StreamInsight Nuggets

March 22 2012

Here’s some choice quotes from a whitepaper on StreamInsight:

Relational database applications typically acquire data and store it to disk before it can be analyzed. We therefore call analysis with traditional relational database systems query-driven. Query-driven analysis is well-suited for historical data. … To reach the necessary performance and scale, [some] applications need to analyze the data in near real time while it is being acquired from the source. We denote these applications as event-driven applications because new event data arriving at the system triggers the necessary analysis.

I think this is a great intro to help wrap yr head around the difference between query-driven and event-driven analysis.

Microsoft StreamInsight is Microsoft’s platform to build high-throughput, low-latency event-driven analytics applications.

That’s a great one liner.

With StreamInsight, business insight is delivered at the speed at which data is produced, as opposed to the speed at which traditional reports are processed or consumed.

Nicely worded value prop.

StreamInsight’s runtime performs calculations incrementally whenever possible. This means that the processing only involves the data for the current result and the new event. Unlike in traditional databases, updating a report with aggregates or KPIs with StreamInsight does not require to re-iterate through past data once a new event comes in. Instead, StreamInsight answers continuous queries with a single pass over all the data, which is an important capability for long-running, potentially infinite, standing queries. Incremental processing is one key performance benefit of StreamInsight.

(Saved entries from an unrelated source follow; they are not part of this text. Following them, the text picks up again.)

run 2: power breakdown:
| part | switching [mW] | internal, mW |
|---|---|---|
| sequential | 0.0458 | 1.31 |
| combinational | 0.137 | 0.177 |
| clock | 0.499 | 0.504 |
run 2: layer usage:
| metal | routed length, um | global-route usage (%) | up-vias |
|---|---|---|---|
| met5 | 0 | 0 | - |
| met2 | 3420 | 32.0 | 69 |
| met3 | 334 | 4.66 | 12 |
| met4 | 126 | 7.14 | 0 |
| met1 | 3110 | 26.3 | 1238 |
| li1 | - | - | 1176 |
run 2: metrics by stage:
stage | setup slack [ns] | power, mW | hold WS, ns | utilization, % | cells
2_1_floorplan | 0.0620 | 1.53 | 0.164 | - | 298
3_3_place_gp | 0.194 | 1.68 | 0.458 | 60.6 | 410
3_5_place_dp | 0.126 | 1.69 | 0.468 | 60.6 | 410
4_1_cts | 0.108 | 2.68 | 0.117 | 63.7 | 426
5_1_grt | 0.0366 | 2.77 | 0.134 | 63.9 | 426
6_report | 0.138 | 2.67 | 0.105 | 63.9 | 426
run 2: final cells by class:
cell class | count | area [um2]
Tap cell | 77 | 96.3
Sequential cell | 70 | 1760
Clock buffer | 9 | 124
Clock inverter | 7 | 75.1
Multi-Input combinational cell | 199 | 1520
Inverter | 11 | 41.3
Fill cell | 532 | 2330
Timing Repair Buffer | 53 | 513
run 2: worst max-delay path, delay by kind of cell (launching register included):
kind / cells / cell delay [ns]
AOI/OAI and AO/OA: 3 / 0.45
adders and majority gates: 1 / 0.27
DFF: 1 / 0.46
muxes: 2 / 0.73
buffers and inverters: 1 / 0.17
<file path="config.mk">
export PLATFORM = sky130hd
export DESIGN_NAME = spi_reg_ctrl_flat
export DESIGN_NICKNAME = d
export VERILOG_FILES = /design/src/rtl/spi_ctrl_pkg.sv /design/src/rtl/spi_reg_ctrl_if.sv /design/src/rtl/ssel_sync.sv /design/src/rtl/spi_reg_ctrl.sv /design/src/flat_wrapper.sv
export SDC_FILE = /design/constraint.sdc
export NUM_CORES = 1
export LEC_CHECK = 0
export CORE_MARGIN = 4
export CORE_UTILIZATION = 45
export DETAILED_ROUTE_END_ITERATION = 10
export GPL_TIMING_DRIVEN = 1
export PLACE_DENSITY = 0.73
export SLEW_MARGIN = 20
export SYNTH_ARGS = -nofsm -noshare
export SYNTH_HDL_FRONTEND = slang
export SYNTH_SLANG_ARGS = --single-unit
</file>
<file path="constraint.sdc">
create_clock -name clk -period 2 [get_ports clk]
set_input_delay 0.5 -clock clk [delete_from_list [all_inputs] [get_ports clk]]
set_output_delay 0.5 -clock clk [all_outputs]
set_load 0.05 [all_outputs]
</file>
File: src/rtl/reload_down_timer.sv
// Reloadable down-counting timer with one-shot and periodic auto-reload modes.
// Raises a one-cycle terminal-count pulse each time the count expires from 1.
//
//   state   | meaning
//   --------+-------------------------------------------------------------
//   IDLE    | not counting; data_o holds a loaded or stopped count
//   RUN     | counting down one per clock
//   DONE    | one-shot expired; data_o is 0, start re-arms from rld
module reload_down_timer #(
    parameter int WIDTH = 8
) (
    input  logic             clk,
    input  logic             rst,
    input  logic             load_i,
    input  logic [WIDTH-1:0] data_i,
    input  logic             start_i,
    input  logic             stop_i,
    input  logic             mode_i,
    output logic [WIDTH-1:0] data_o,
    output logic             tc_o,
    output logic             busy_o,
    output logic             done_o
);

    typedef enum logic [1:0] {
        ST_IDLE = 2'd0,
        ST_RUN  = 2'd1,
        ST_DONE = 2'd2
    } state_t;

    state_t           state;
    state_t           state_nxt;
    logic [WIDTH-1:0] rld;
    logic [WIDTH-1:0] rld_nxt;
    logic [WIDTH-1:0] count_nxt;
    logic             tc_nxt;
    logic             count_zero;
    logic             count_one;
    logic             rld_zero;

    assign count_zero = (data_o == '0);
    assign count_one  = (data_o == WIDTH'(1));
    assign rld_zero   = (rld == '0);

    always_ff @(posedge clk or posedge rst) begin
        if (rst) begin
            state <= ST_IDLE;
        end else begin
            state <= state_nxt;
        end
    end

    // Priority: load, then stop, then start, then counting.
    always_comb begin
        state_nxt = state;
        if (load_i) begin
            state_nxt = ST_IDLE;
        end else begin
            case (state)
                ST_IDLE: begin
                    if (start_i && !count_zero) begin
                        state_nxt = ST_RUN;
                    end
                end
                ST_RUN: begin
                    if (stop_i) begin
                        state_nxt = ST_IDLE;
                    end else if (count_one && !mode_i) begin
                        state_nxt = ST_DONE;
                    end
                end
                ST_DONE: begin
                    if (start_i && !rld_zero) begin
                        state_nxt = ST_RUN;
                    end
                end
                default: state_nxt = ST_IDLE;
            endcase
        end
    end

    always_comb begin
        rld_nxt   = rld;
        count_nxt = data_o;
        tc_nxt    = 1'b0;
        if (load_i) begin
            rld_nxt   = data_i;
            count_nxt = data_i;
        end else begin
            case (state)
                ST_RUN: begin
                    if (!stop_i) begin
                        if (count_one) begin
                            tc_nxt    = 1'b1;
                            count_nxt = mode_i ? rld : '0;
                        end else if (!count_zero) begin
                            count_nxt = data_o - WIDTH'(1);
                        end
                    end
                end
                ST_DONE: begin
                    if (start_i) begin
                        count_nxt = rld;
                    end
                end
                default: ;
            endcase
        end
    end

    always_ff @(posedge clk or posedge rst) begin
        if (rst) begin
            rld    <= '0;
            data_o <= '0;
            tc_o   <= 1'b0;
        end else begin
            rld    <= rld_nxt;
            data_o <= count_nxt;
            tc_o   <= tc_nxt;
        end
    end

    // Status flags come from the state register alone so they never glitch on inputs.
    always_comb begin
        busy_o = (state == ST_RUN);
        done_o = (state == ST_DONE);
    end

endmodule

That is rad engineering methinks.

StreamInsight automatically distributes the processing across the available processor cores on the system as well. Thread management and query parallelization are performed automatically by the system.

How cool is that!

Creating A Weighted Average User Defined Aggregate in StreamInsight 1.1

November 16 2011

I’ve been doing some prototyping StreamInsight lately and hit the following issue. I needed to write a weighted average so that I could roll up result sets.  Let me elaborate on the scenario.  I had a query whose HoppingWindow has a WindowSize of 1 minute.  One of the things the query returns is an average of one of the values returned by the event payload:

AvgLoadTime = win.Avg(e => e.LoadTime)

I then want to take all the results of that query and roll them up into a larger window of 1 hour. So that means writing a new query that uses the results of the first query for its calculation. But, if I were to simply take the average of the average, I’d get inaccurate results. What I need was the weighted mean.

To do so, I changed the code to look like this:

AvgLoadTime = win.Sum(e => e.AvgLoadTime * e.RecordCount)/win.Sum(e => e.RecordCount)

But when I deployed to StreamInsight 1.1 and got no love:

Microsoft.ComplexEventProcessing.Linq.QueryGenerationException: Expression '(e.Sum(e => (e.AvgLoadTime * Convert(e.RecordCount))) / Convert(e.Sum(e => e.RecordCount)))' contains more than one aggregate method call, which is not supported.

Doh. But then I got hip to user-defined aggregates. I found the documentation on this MSDN page essential and it helped me to write my extension, which looks like this:

public class WeightedAverage : CepAggregate<WqAggregate, double> { public override double GenerateOutput(IEnumerable<WqAggregate> win) { var AvgLoadTime = win.Sum(e => e.AvgLoadTime*e.RecordCount)/win.Sum(e => e.RecordCount); return AvgLoadTime; } } public static class ExtensionMethods { [CepUserDefinedAggregate(typeof(WeightedAverage))] public static double WeightedAvg(this CepWindow<WqAggregate> window) { throw CepUtility.DoNotCall(); } }

Where WqAggregate is just a class with the various fields that are returned as a result of my query.

So, I can now write this code:

AvgLoadTime = win.WeightedAvg()

Nice! I just had to deploy the .dll where I wrote the extension to the StreamInsight server and I was good to go. Now, with StreamInsight 1.2, the need to do this all goes away with but for now, this turns about to be a reasonable fix.